OCI Streaming is Kafka-compatible at the API level, so existing Kafka clients (producers and consumers) work with minimal configuration changes. The key differences are: Streaming is fully managed (no brokers to patch or scale), automatically handles replication and failover, charges per PUT request and data retention rather than per-broker-hour, and integrates natively with OCI services via Service Connector Hub. Self-managed Kafka offers more tuning control, custom plugins, and Kafka Connect ecosystem but requires significant operational overhead.
Partitions determine parallelism — each partition can be consumed by one consumer in a consumer group. Choose partitions based on your target throughput and consumer count. A single partition supports approximately 1 MB/s write and 2 MB/s read. If you need 10 MB/s write throughput, provision at least 10 partitions. Also consider the number of consumers — you need at least as many partitions as consumers in a group. Partitions can be increased but never decreased, so start conservatively.
Your team is replacing a self-managed Apache Kafka cluster (3 brokers, ~$600/month + significant ops time) with OCI Streaming. The builder generates: a stream pool for resource sharing, 8-partition stream with 24-hour retention, Kafka client config snippets for existing Java/Python producers and consumers (minimal changes — just URL and SASL config), Service Connector Hub forwarding events to Object Storage for archival. Cost drops to ~$200/month for equivalent throughput, and the operational burden of running brokers disappears.
The builder constructs OCI Streaming configurations: stream resource (compartment, name, partitions, retention hours, stream pool reference for shared resources), consumer group definitions, and Service Connector Hub bindings for automatic event routing to Object Storage / Functions / Notifications / other streams. Output is generated as oci streaming commands and Terraform oci_streaming_stream + oci_streaming_stream_pool + oci_sch_service_connector resources.
OCI Streaming is Kafka API-compatible (KafkaProducer/KafkaConsumer Java clients work with minor config changes), but it's NOT 100% Kafka. Some advanced features (transactional producers, Kafka Connect, KSQL) aren't supported. Test compatibility before committing migrations from existing Kafka stacks.

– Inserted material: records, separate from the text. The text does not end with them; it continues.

===== src/rtl/student_fir_sum_tree_pkg.sv =====
// rtl/student_fir_sum_tree_pkg.sv - shared types and width helpers for the FIR sum tree
package student_fir_sum_tree_pkg;

  typedef enum logic {
    S_IDLE    = 1'b0,
    S_COLLECT = 1'b1
  } collect_state_e;

  function automatic int clog2_f(input int n);
    int r;
    int v;
    r = 0;
    v = 1;
    while (v < n) begin
      v = v * 2;
      r = r + 1;
    end
    return r;
  endfunction

  function automatic int sum_width(input int in_w, input int n);
    return in_w + clog2_f(n);
  endfunction

  function automatic int tree_levels(input int n);
    return clog2_f(n);
  endfunction

  // Element count entering a given tree level; odd leftovers carry forward.
  function automatic int lanes_at(input int n, input int lvl);
    int c;
    c = n;
    for (int i = 0; i < lvl; i++) c = (c + 1) / 2;
    return c;
  endfunction

  // Bit offset of a level's data within the flattened stage bus.
  function automatic int stage_offset(input int n, input int w, input int lvl);
    int o;
    o = 0;
    for (int i = 0; i < lvl; i++) o = o + lanes_at(n, i) * w;
    return o;
  endfunction

endpackage


===== src/rtl/student_fir_sum_tree_level.sv =====
// rtl/student_fir_sum_tree_level.sv - one registered pairwise-reduction level of the sum tree
module student_fir_sum_tree_level
  import student_fir_sum_tree_pkg::*;
#(
  parameter int N_IN  = 2,
  parameter int W     = 8,
  parameter int N_OUT = (N_IN + 1) / 2
) (
  input  logic               clk_i,
  input  logic               rst_ni,
  input  logic               valid_i,
  input  logic [N_IN*W-1:0]  data_i,
  output logic               valid_o,
  output logic [N_OUT*W-1:0] data_o
);

  // Operands are pre-extended to the full sum width, so pair sums cannot overflow.
  always_ff @(posedge clk_i or negedge rst_ni) begin
    if (!rst_ni) begin
      valid_o <= 1'b0;
      data_o  <= '0;
    end else begin
      valid_o <= valid_i;
      if (valid_i) begin
        for (int k = 0; k < N_IN / 2; k++) begin
          data_o[k*W +: W] <= data_i[2*k*W +: W] + data_i[(2*k+1)*W +: W];
        end
        if (N_IN % 2 == 1) begin
          data_o[(N_OUT-1)*W +: W] <= data_i[(N_IN-1)*W +: W];
        end
      end
    end
  end

endmodule


===== src/rtl/student_fir_sum_tree.sv =====
// rtl/student_fir_sum_tree.sv - FIR partial-sum collector, adder tree and round/shift/saturate stage
module student_fir_sum_tree
  import student_fir_sum_tree_pkg::*;
#(
  parameter int NUM_IN    = 4,
  parameter int IN_WIDTH  = 32,
  parameter int OUT_WIDTH = 32,
  parameter int TIMEOUT   = 1023
) (
  input  logic                       clk_i,
  input  logic                       rst_ni,
  input  logic [NUM_IN-1:0]          lane_valid_i,
  input  logic [NUM_IN*IN_WIDTH-1:0] lane_data_i,
  input  logic [4:0]                 shift_i,
  input  logic                       round_en_i,
  input  logic                       sat_en_i,
  input  logic                       clear_i,
  output logic                       y_valid_o,
  output logic [OUT_WIDTH-1:0]       y_o,
  output logic                       ovf_o,
  output logic                       lane_err_o,
  output logic                       busy_o
);

  localparam int SUM_W   = sum_width(IN_WIDTH, NUM_IN);
  localparam int L       = tree_levels(NUM_IN);
  localparam int BUS_W   = stage_offset(NUM_IN, SUM_W, L + 1);
  localparam int SUM_OFF = stage_offset(NUM_IN, SUM_W, L);
  localparam int EXT_W   = SUM_W + 1;
  localparam int CMP_W   = (EXT_W > OUT_WIDTH) ? EXT_W : OUT_WIDTH;
  localparam int MAX_SH  = SUM_W - 1;
  localparam int CNT_W   = (TIMEOUT < 2) ? 1 : clog2_f(TIMEOUT);

  localparam logic [CNT_W-1:0]            CNT_LAST = CNT_W'(TIMEOUT - 1);
  localparam logic signed [OUT_WIDTH-1:0] SAT_MAX  = {1'b0, {(OUT_WIDTH-1){1'b1}}};
  localparam logic signed [OUT_WIDTH-1:0] SAT_MIN  = ~SAT_MAX;
  localparam logic signed [CMP_W-1:0]     CMP_MAX  = SAT_MAX;
  localparam logic signed [CMP_W-1:0]     CMP_MIN  = SAT_MIN;

  collect_state_e             state_q, state_d;
  logic [NUM_IN-1:0]          pending_q, pending_d;
  logic [CNT_W-1:0]           cnt_q, cnt_d;
  logic [NUM_IN*IN_WIDTH-1:0] hold_q;
  logic [NUM_IN-1:0]          capture, dup;
  logic                       complete, timeout_hit, err_set;
  logic [NUM_IN*SUM_W-1:0]    launch_d, launch_data_q;
  logic                       launch_valid_q;

  logic [BUS_W-1:0]           stage_data;
  logic [L:0]                 stage_valid;

  logic signed [SUM_W-1:0]    tree_sum;
  logic                       tree_valid;
  logic [5:0]                 shamt;
  logic signed [EXT_W-1:0]    ext, rnd, shifted;
  logic signed [CMP_W-1:0]    wide;
  logic                       ovf_hit;
  logic [OUT_WIDTH-1:0]       y_next;

  assign capture     = lane_valid_i & ~pending_q;
  assign dup         = lane_valid_i & pending_q;
  assign complete    = &(pending_q | lane_valid_i);
  assign timeout_hit = (state_q == S_COLLECT) && (cnt_q == CNT_LAST);
  assign busy_o      = (state_q == S_COLLECT);

  // Clear beats every error source but never blocks a completing frame's launch.
  always_comb begin
    state_d   = state_q;
    pending_d = pending_q;
    cnt_d     = cnt_q;
    err_set   = 1'b0;
    if (clear_i) begin
      state_d   = S_IDLE;
      pending_d = '0;
      cnt_d     = '0;
    end else if (complete) begin
      state_d   = S_IDLE;
      pending_d = '0;
      cnt_d     = '0;
      err_set   = |dup;
    end else if (timeout_hit) begin
      state_d   = S_IDLE;
      pending_d = '0;
      cnt_d     = '0;
      err_set   = 1'b1;
    end else begin
      pending_d = pending_q | lane_valid_i;
      state_d   = (|pending_d) ? S_COLLECT : S_IDLE;
      cnt_d     = (state_q == S_COLLECT) ? cnt_q + CNT_W'(1) : '0;
      err_set   = |dup;
    end
  end

  always_comb begin
    launch_d = '0;
    for (int n = 0; n < NUM_IN; n++) begin
      launch_d[n*SUM_W +: SUM_W] = capture[n]
        ? SUM_W'($signed(lane_data_i[n*IN_WIDTH +: IN_WIDTH]))
        : SUM_W'($signed(hold_q[n*IN_WIDTH +: IN_WIDTH]));
    end
  end

  always_ff @(posedge clk_i or negedge rst_ni) begin
    if (!rst_ni) begin
      state_q   <= S_IDLE;
      pending_q <= '0;
      cnt_q     <= '0;
    end else begin
      state_q   <= state_d;
      pending_q <= pending_d;
      cnt_q     <= cnt_d;
    end
  end

  always_ff @(posedge clk_i or negedge rst_ni) begin
    if (!rst_ni) begin
      hold_q         <= '0;
      lane_err_o     <= 1'b0;
      launch_valid_q <= 1'b0;
      launch_data_q  <= '0;
    end else begin
      for (int n = 0; n < NUM_IN; n++) begin
        if (capture[n]) hold_q[n*IN_WIDTH +: IN_WIDTH] <= lane_data_i[n*IN_WIDTH +: IN_WIDTH];
      end
      if (clear_i)      lane_err_o <= 1'b0;
      else if (err_set) lane_err_o <= 1'b1;
      launch_valid_q <= complete;
      if (complete) launch_data_q <= launch_d;
    end
  end

  assign stage_data[NUM_IN*SUM_W-1:0] = launch_data_q;
  assign stage_valid[0]               = launch_valid_q;

  for (genvar i = 0; i < L; i++) begin : g_level
    localparam int N_I   = lanes_at(NUM_IN, i);
    localparam int N_O   = lanes_at(NUM_IN, i + 1);
    localparam int OFF_I = stage_offset(NUM_IN, SUM_W, i);
    localparam int OFF_O = stage_offset(NUM_IN, SUM_W, i + 1);

    student_fir_sum_tree_level #(
      .N_IN  (N_I),
      .W     (SUM_W),
      .N_OUT (N_O)
    ) u_level (
      .clk_i   (clk_i),
      .rst_ni  (rst_ni),
      .valid_i (stage_valid[i]),
      .data_i  (stage_data[OFF_I +: N_I*SUM_W]),
      .valid_o (stage_valid[i+1]),
      .data_o  (stage_data[OFF_O +: N_O*SUM_W])
    );
  end

  assign tree_sum   = stage_data[SUM_OFF +: SUM_W];
  assign tree_valid = stage_valid[L];

  // One guard bit above the sum absorbs the rounding increment.
  always_comb begin
    shamt   = (int'(shift_i) > MAX_SH) ? 6'(MAX_SH) : {1'b0, shift_i};
    ext     = EXT_W'(tree_sum);
    rnd     = (round_en_i && (shamt != 6'd0)) ? (EXT_W'(1) << (shamt - 6'd1)) : '0;
    shifted = (ext + rnd) >>> shamt;
    wide    = CMP_W'(shifted);
    ovf_hit = (wide > CMP_MAX) || (wide < CMP_MIN);
    y_next  = wide[OUT_WIDTH-1:0];
    if (ovf_hit && sat_en_i) y_next = (wide > CMP_MAX) ? SAT_MAX : SAT_MIN;
  end

  always_ff @(posedge clk_i or negedge rst_ni) begin
    if (!rst_ni) begin
      y_valid_o <= 1'b0;
      y_o       <= '0;
      ovf_o     <= 1'b0;
    end else begin
      y_valid_o <= tree_valid;
      if (tree_valid) y_o <= y_next;
      if (clear_i)                     ovf_o <= 1'b0;
      else if (tree_valid && ovf_hit)  ovf_o <= 1'b1;
    end
  end

endmodule


===== config.mk =====
export PLATFORM = sky130hd
export DESIGN_NAME = student_fir_sum_tree
export DESIGN_NICKNAME = d
export VERILOG_FILES = /design/src/rtl/student_fir_sum_tree_pkg.sv /design/src/rtl/student_fir_sum_tree_level.sv /design/src/rtl/student_fir_sum_tree.sv
export SDC_FILE = /design/constraint.sdc
export NUM_CORES = 1
export LEC_CHECK = 0
export BUFFER_PORTS_ARGS = -buffer_cell sky130_fd_sc_hd__clkbuf_2
export CAP_MARGIN = 40
export CORE_ASPECT_RATIO = 1.1
export CORE_UTILIZATION = 55
export DETAILED_ROUTE_END_ITERATION = 6
export PLACE_DENSITY_LB_ADDON = 0.3
export RECOVER_POWER = 50
export SYNTH_ARGS = -nofsm -noshare
export SYNTH_HDL_FRONTEND = slang
export SYNTH_SLANG_ARGS = --single-unit

===== constraint.sdc =====
create_clock -name clk_i -period 4.45 [get_ports clk_i]
set_input_delay 0 -clock clk_i [delete_from_list [all_inputs] [get_ports clk_i]]
set_output_delay 0 -clock clk_i [all_outputs]
set_load 0.02 [all_outputs]

* Word-level counts from Yosys, hierarchy flattened
Cells that the tools add are included.
Cells by class: add/sub/neg operators 6, $lt $le $gt $ge 2, eq/ne operators 1, shift operators 2, multiplexer cells 25, bitwise operators 4, reductions and logical operators 11
Operators with widths (number):
- $mux 34 | 4
- $add 34x34->34 | 3
- $mux 32 | 2
- $mux 10 | 4
- $add 34x35->35 | 1
- $gt 35x32->1 const B | 1
- $lt 35x32->1 const B | 1
- $mux 35 | 1
- $shl 1x6->35 const A | 1
- $sshr 35x5->35 | 1
- $mux 4 | 3
- $mux 1 | 11
- $add 10x1->10 const B | 1
- $eq 10x10->1 const B | 1
- $and 4x4->4 | 2
- $reduce_or 4->1 | 2
- $sub 5x1->6 const B | 1
- $reduce_bool 5->1 | 1
- $logic_and 1x1->1 | 4
- $not 4->4 | 1
- $or 4x4->4 | 1
- $reduce_and 4->1 | 1
- $reduce_bool 2->1 | 2
- $logic_or 1x1->1 | 1
Storage, ports and cells: bits in registers 419, input bits 142, output and inout bits 36, logic and storage cells 68

* Longest topological paths before layout
depth after elaboration 10, depth in mapped cells 23, mapped depth without buffers 17

* Cells and area by module
From an unflattened synthesis, not the netlist that was laid out.
Second synthesis, totals: cells, all modules 2868, area, all modules 26172.6 sq um
By module, submodules not included:
- student_fir_sum_tree | times used 1, cells each 1820, area an instance 16848.7 sq um, seq. area each 7682.4 sq um
- student_fir_sum_tree_level (g_level[0].u_level) | times used 1, cells each 678, area an instance 6085.8 sq um, seq. area each 1726.7 sq um
- student_fir_sum_tree_level (g_level[1].u_level) | times used 1, cells each 370, area an instance 3238.1 sq um, seq. area each 875.8 sq um

* Worst setup path before layout
OpenSTA, ideal clock, no wires.
path type input to register, start input port shift_i[3], end register y_o[21], library setup time 0.151 ns, arrival 4.414 ns, required time 4.299 ns, slack -0.115 ns, stages 21, path buffers 4, path through clkbuf_1 -> inv_1 -> clkbuf_1 -> clkbuf_1 -> nor2_1 -> nand2_1 -> nor2_1 -> ha_1 -> nand3_2 -> or4_1 -> a31o_1 -> o21a_1 -> o31a_1 -> xor2_1 -> buf_2 -> o21a_1 -> nor2_1 -> o2111ai_1 -> nand2_1 -> a21oi_1 -> a311oi_1
Between the ends: cells in the longest elaborated chain, start to end 9, elaborated cells on any way between the ends 13, those cells by class 2 x add/sub; 2 x order compare; 2 x shift; 3 x mux; 4 x reduce/logical
Ends and longest elaborated chain:
- from (decl) | RTL line student_fir_sum_tree.sv:14 | input logic [4:0] shift_i,
- $sub 5x1->6 or $reduce_bool 5->1 (tied branches) | RTL line student_fir_sum_tree.sv:162 | rnd = (round_en_i && (shamt != 6'd0)) ? (EXT_W'(1) << (shamt - 6'd1)) : '0;
- $shl 1x6->35 or $logic_and 1x1->1 (tied branches) | RTL line student_fir_sum_tree.sv:162
- $mux 35 | RTL line student_fir_sum_tree.sv:162
- $add 34x35->35 | RTL line student_fir_sum_tree.sv:163 | shifted = (ext + rnd) >>> shamt;
- $sshr 35x5->35 * | RTL line student_fir_sum_tree.sv:163
- $gt 35x32->1 or $lt 35x32->1 (tied branches) | RTL line student_fir_sum_tree.sv:165, student_fir_sum_tree.sv:167
- $logic_or 1x1->1 | RTL line student_fir_sum_tree.sv:165 | ovf_hit = (wide > CMP_MAX) || (wide < CMP_MIN);
- $logic_and 1x1->1 | RTL line student_fir_sum_tree.sv:167 | if (ovf_hit && sat_en_i) y_next = (wide > CMP_MAX) ? SAT_MAX : SAT_MIN;
- $mux 32 * | RTL line student_fir_sum_tree.sv:167
- to (signal assigned) | RTL line student_fir_sum_tree.sv:177 | if (tree_valid) y_o <= y_next;
- to (decl) | RTL line student_fir_sum_tree.sv:19 | output logic [OUT_WIDTH-1:0] y_o,
Every way passes the cells marked *; elsewhere a longest branch is shown, timed or not. A chain may end at the register's enable or synchronous reset.

* Final worst setup path
start register g_level[1].u_level.data_o[7], end register y_o[10]
Between the ends: cells in the longest elaborated chain, start to end 6, elaborated cells on any way between the ends 8, those cells by class 1 x add/sub; 2 x order compare; 1 x shift; 2 x mux; 2 x reduce/logical
Ends and longest elaborated chain:
- from (decl) | RTL line student_fir_sum_tree_level.sv:14 | output logic [N_OUT*W-1:0] data_o
- from (signal, indexed assignment) | RTL line student_fir_sum_tree_level.sv:26 | data_o[k*W +: W] <= data_i[2*k*W +: W] + data_i[(2*k+1)*W +: W];
- from (signal, indexed assignment) | RTL line student_fir_sum_tree_level.sv:29 | data_o[(N_OUT-1)*W +: W] <= data_i[(N_IN-1)*W +: W];
- $add 34x35->35 * | RTL line student_fir_sum_tree.sv:163
- $sshr 35x5->35 * | RTL line student_fir_sum_tree.sv:163
- $gt 35x32->1 or $lt 35x32->1 (tied branches) | RTL line student_fir_sum_tree.sv:165, student_fir_sum_tree.sv:167
- $logic_or 1x1->1 | RTL line student_fir_sum_tree.sv:165
- $logic_and 1x1->1 | RTL line student_fir_sum_tree.sv:167
- $mux 32 * | RTL line student_fir_sum_tree.sv:167
Marks and branches as above.

==> impl_results.md <==
- Share of cells above drive strength 1: between 20% and 30%
- Hold Vio Cnt, Final: 0
- Peak supply drop: 0.423 mV
- Power per standard cell area: 654 nW/um2
- Initial antenna violation count: 0
- DPL Wire Length: 50600 um
- Kind of critical path: reg2reg
- Fin nets: between 3000 and 4000
- WL/cell: 19.8 um
- WL met1: roughly 29000 um
- Worst-Margin Slew: 2640 ps
- Arr. time, crit path: between 4000 and 5000 ps
- Die width: about 200 um
- Multi-input logic area: about 14000 um2
- Met3 WL: 2730 um
- Crit Reg-Reg Endpoint: y_o[10]$_DFFE_PN0P_
- Worst Setup End Kind: flop
- Drt pass-1 iters: 6
- Row count: 80
- Final ANT Viol Nets: 0
- Area grow syn2layout: 20.6%
- Post-Syn Area per Cell: between 9 and 10 um2
- Largest net degree at the start of global routing: 111
- Clock Tree Buf Depth: 3
- Skew final: ~32 ps
- Worst-Skew Late Latency: approximately 580 ps
- CP bufs+invs: 1
- Uppermost layer routed: met4
- Post-synthesis register bit count: slightly above 400
- Drc violations: 0
- DIE HEIGHT: ~220 um
- Area contributors post-synth: dfrtp_1 (42%), mux2_2 (10%), nand2_1 (7.6%)
- Count leader, synth: nand2_1
- Post-synth cell types: 88
- Crit share post-route: about 95%
- Worst slew margin: -75.9%
- Vias: between 20000 and 25000
- RSZ-0062 raised after global routing: no
- First-pass GRT wire length: about 110000 um
- H-tree depth: 2
- Vias in the first global route: about 22000
- Total Wirelength: around 70000 um
- Synth Warn #: 0
- Failing checks: capacitance limit, slew limit
- Syn Inst Count: ~2600
- Fmax: 237 MHz
- Util after Layout: a little under 70%
- Ys async rst share: between 90% and 100%
- Via density per instance: 5.88
- Met2 wire len: 35800 um
- Post-synth top area cell: dfrtp_1
- Critical path cell sequence: ha_1 > nand3_2 > or4_1 > a31o_1 > o21a_1 > o31a_1 > xor2_2 > mux2_2 > or3_4 > a21oi_4 > o211ai_2 > buf_4 > nor2_2 > a211oi_1
- CP max stage delay: a little under 600 ps
- # fillers: approximately 3300
- Synth top area share: 41.8%
- CTS tree: yes
- Leak Pwr: around 14 nW
- Initial Utilization: between 50% and 60%
- Post-CTS setup buffer count: 0
- Critical Path Start Type: flop
- R2R depth: 14
- Commonest cells in the netlist: nand2_1 (497), dfrtp_1 (411), mux2_2 (221)
- Slowest cell on crit path: or4_1
- Post-synthesis sequential area ratio: 41.8%
- Min-delay worst type: in2reg
- Worst R2R Start: g_level[1].u_level.data_o[7]$_DFFE_PN0P_
- Synthesized area: ~25000 um2
- I/O pin count: 178
- Synth Flop Type: dfrtp_1
- Storage element area: 10300 um2
- GPL Wtd Cong: around 1
- CTS Buf Count: 41
- # diodes: 0
- Fin. max-slew vios: about 220
- Worst hold path startpoint: shift_i[3]
- Worst Path Required: roughly 4900 ps
- Total track usage: 31.4%
- Area of the core: about 44000 um2
- Number of port buffers: 177
- Hold path endpoint: y_o[21]$_DFFE_PN0P_
- Worst R2R Setup Slack: roughly 220 ps
- Hold depth: 4
- Max Cap Viol: 4
- DR iter-0 viols: 1358
- Worst Path Max Fanout: 6
- GRT Residual Overflow: 0
- Total negative slack: 0 ps
- Status: complete, but fails checks
- CTS root buffer: clkbuf_16
- Full die area: roughly 46000 um2
- Post-synth EDFFs: 0
- CTS sink cnt: between 400 and 500
- Clock Pin Slew Worst Setup and Hold Paths: 60 ps
- Final setup vio count: 0
- CP top delay family: compound AO/OA/AOI/OAI gates
- Minimum clock period: ~4200 ps
through the flow:
stage / hold slack [ps] / setup WS [ps] / cells / area [um2] / power, mW
final: 94.8 / 224 / 3558 / 29700 / 19.4
after global routing: 132 / 21.7 / 3558 / 29700 / 20.7
after CTS: 74.9 / 83.9 / 3558 / 29800 / 19.4
after detailed placement: 97.0 / 14.2 / 3344 / 26900 / 15.3
after global placement: 89.8 / 90.1 / 3342 / 26800 / 15.0
after floorplan: -296 / 34.5 / 2591 / 24700 / 12.2
flip-flops by register name, summed over array words and instances, names as in the netlist:
| register | count |
|---|---|
| g_level.u_level.valid_o | 2 |
| hold_q | 128 |
| y_valid_o | 1 |
| busy_o | 1 |
| ovf_o | 1 |
| y_o | 32 |
| lane_err_o | 1 |
| launch_valid_q | 1 |
| cnt_q | 10 |
| launch_data_q | 128 |
| g_level.u_level.data_o | 102 |
| pending_q | 4 |
how the worst max path moves through the flow:
stage                                             start             endpoint  slack [ps]  depth (start not counted)
5_1_grt        g_level[1].u_level.data_o[7]$_DFFE_PN0P_  y_o[21]$_DFFE_PN0P_          20                         15
6_report       g_level[1].u_level.data_o[7]$_DFFE_PN0P_  y_o[10]$_DFFE_PN0P_         220                         14
3_5_place_dp                                 shift_i[2]  y_o[18]$_DFFE_PN0P_          10                         20
3_3_place_gp                                 shift_i[0]  y_o[26]$_DFFE_PN0P_          90                         20
4_1_cts        g_level[1].u_level.data_o[0]$_DFFE_PN0P_  y_o[10]$_DFFE_PN0P_          80                         15
2_1_floorplan                                shift_i[1]  y_o[25]$_DFFE_PN0P_          30                         19
layer usage:
metal,global-route usage [%],vias to the layer above
met5,0,-
met2,55.4,596
met4,13.4,0
li1,-,9878
met3,3.58,153
met1,38.8,10300
where the power goes:
| group | internal (mW) | total (mW) | switching [mW] |
|---|---|---|---|
| Combinational | 4.24 | 9.73 | 5.49 |
| Clock | 2.45 | 3.97 | 1.53 |
| Sequential | 4.91 | 5.74 | 0.829 |
cell usage in the layout (no fill, tap or decap), types with 14 or more instances in the layout:
cell,n
nand2_1,497
dfrtp_1,411
mux2_2,220
nor2_1,199
a21oi_1,143
clkbuf_2,143
dlygate4sd3_1,138
ha_1,133
buf_4,118
o21ai_0,85
xnor2_1,83
a21o_1,63
inv_1,56
clkbuf_1,44
clkbuf_16,41
nand3_1,39
xor2_1,39
nor3_1,38
mux2i_1,38
o21a_1,27
nor2b_1,23
o211ai_1,23
nand2b_1,21
a31oi_1,20
a211oi_1,20
o21bai_1,18
and3_1,17
or3_1,16
nand4_1,15
mux4_2,14
worst register-to-register path, delay by kind of cell, from the launching register on:
| family | cells | cell delay [ps] |
|---|---|---|
| AOI/OAI and AO/OA | 6 | 1330 |
| xor gates and xnor gates | 1 | 170 |
| adders and majority gates | 1 | 410 |
| buffers and inverters | 1 | 210 |
| DFF | 1 | 390 |
| muxes | 1 | 310 |
| and+or+nand+nor | 4 | 1270 |
cell families (layout without fill, tap and decap cells):
group / Yosys count / after routing / synth area share, %
other: 1 / 3 / 0.0152
AOI/OAI and AO/OA: 550 / 550 / 15.2
and+or+nand+nor: 908 / 908 / 15.7
DFF: 411 / 411 / 41.8
buffers and inverters: 186 / 579 / 2.88
adders and majority gates: 137 / 137 / 7.08
muxes: 273 / 273 / 12.9
xor gates and xnor gates: 123 / 123 / 4.37
final cells by class:
class	instances	share of cell area, %
Clock buffer	51	3.78
Clock inverter	25	1.44
Inverter	58	0.737
Multi-Input combinational cell	1994	46.1
Sequential cell	411	34.6
Tap cell	574	2.42
Timing Repair Buffer	445	10.9
repair_timing:
action	in CTS	in global routing
hold buffers	138	0
resized for setup	0	5
setup endpoints to repair	0	18
hold endpoints to repair	362	0
Note: power is estimated with default switching activity, not from simulation.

Partitions can be increased but NEVER decreased. Start conservatively — typically 4-8 partitions for moderate throughput, scale up as needed. Over-provisioning partitions on day 1 limits future flexibility and adds per-partition operational overhead.
Service Connector Hub eliminates most consumer code. Need to forward stream events to Object Storage, Functions, or another stream? Configure a Service Connector instead of writing+running consumer apps. Free tier covers a lot of integration patterns.